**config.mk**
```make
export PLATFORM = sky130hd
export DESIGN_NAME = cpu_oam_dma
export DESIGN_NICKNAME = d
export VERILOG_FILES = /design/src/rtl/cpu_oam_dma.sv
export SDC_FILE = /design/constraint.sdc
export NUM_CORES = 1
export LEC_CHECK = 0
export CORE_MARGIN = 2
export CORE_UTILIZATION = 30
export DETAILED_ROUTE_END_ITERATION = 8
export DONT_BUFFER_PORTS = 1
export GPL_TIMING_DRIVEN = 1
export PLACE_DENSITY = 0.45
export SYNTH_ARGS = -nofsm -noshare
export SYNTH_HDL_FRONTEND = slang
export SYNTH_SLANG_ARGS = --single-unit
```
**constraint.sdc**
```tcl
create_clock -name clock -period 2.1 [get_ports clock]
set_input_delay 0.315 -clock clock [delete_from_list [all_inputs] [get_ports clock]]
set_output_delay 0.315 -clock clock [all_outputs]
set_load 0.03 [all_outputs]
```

^^^^^^^^^^^^^^^^

■ Task requirements: An exact copy of every entry above is required.

■ Written response:
**config.mk**
```make
export PLATFORM = sky130hd
export DESIGN_NAME = cpu_oam_dma
export DESIGN_NICKNAME = d
export VERILOG_FILES = /design/src/rtl/cpu_oam_dma.sv
export SDC_FILE = /design/constraint.sdc
export NUM_CORES = 1
export LEC_CHECK = 0
export CORE_MARGIN = 2
export CORE_UTILIZATION = 30
export DETAILED_ROUTE_END_ITERATION = 8
export DONT_BUFFER_PORTS = 1
export GPL_TIMING_DRIVEN = 1
export PLACE_DENSITY = 0.45
export SYNTH_ARGS = -nofsm -noshare
export SYNTH_HDL_FRONTEND = slang
export SYNTH_SLANG_ARGS = --single-unit
```
**constraint.sdc**
```tcl
create_clock -name clock -period 2.1 [get_ports clock]
set_input_delay 0.315 -clock clock [delete_from_list [all_inputs] [get_ports clock]]
set_output_delay 0.315 -clock clock [all_outputs]
set_load 0.03 [all_outputs]
```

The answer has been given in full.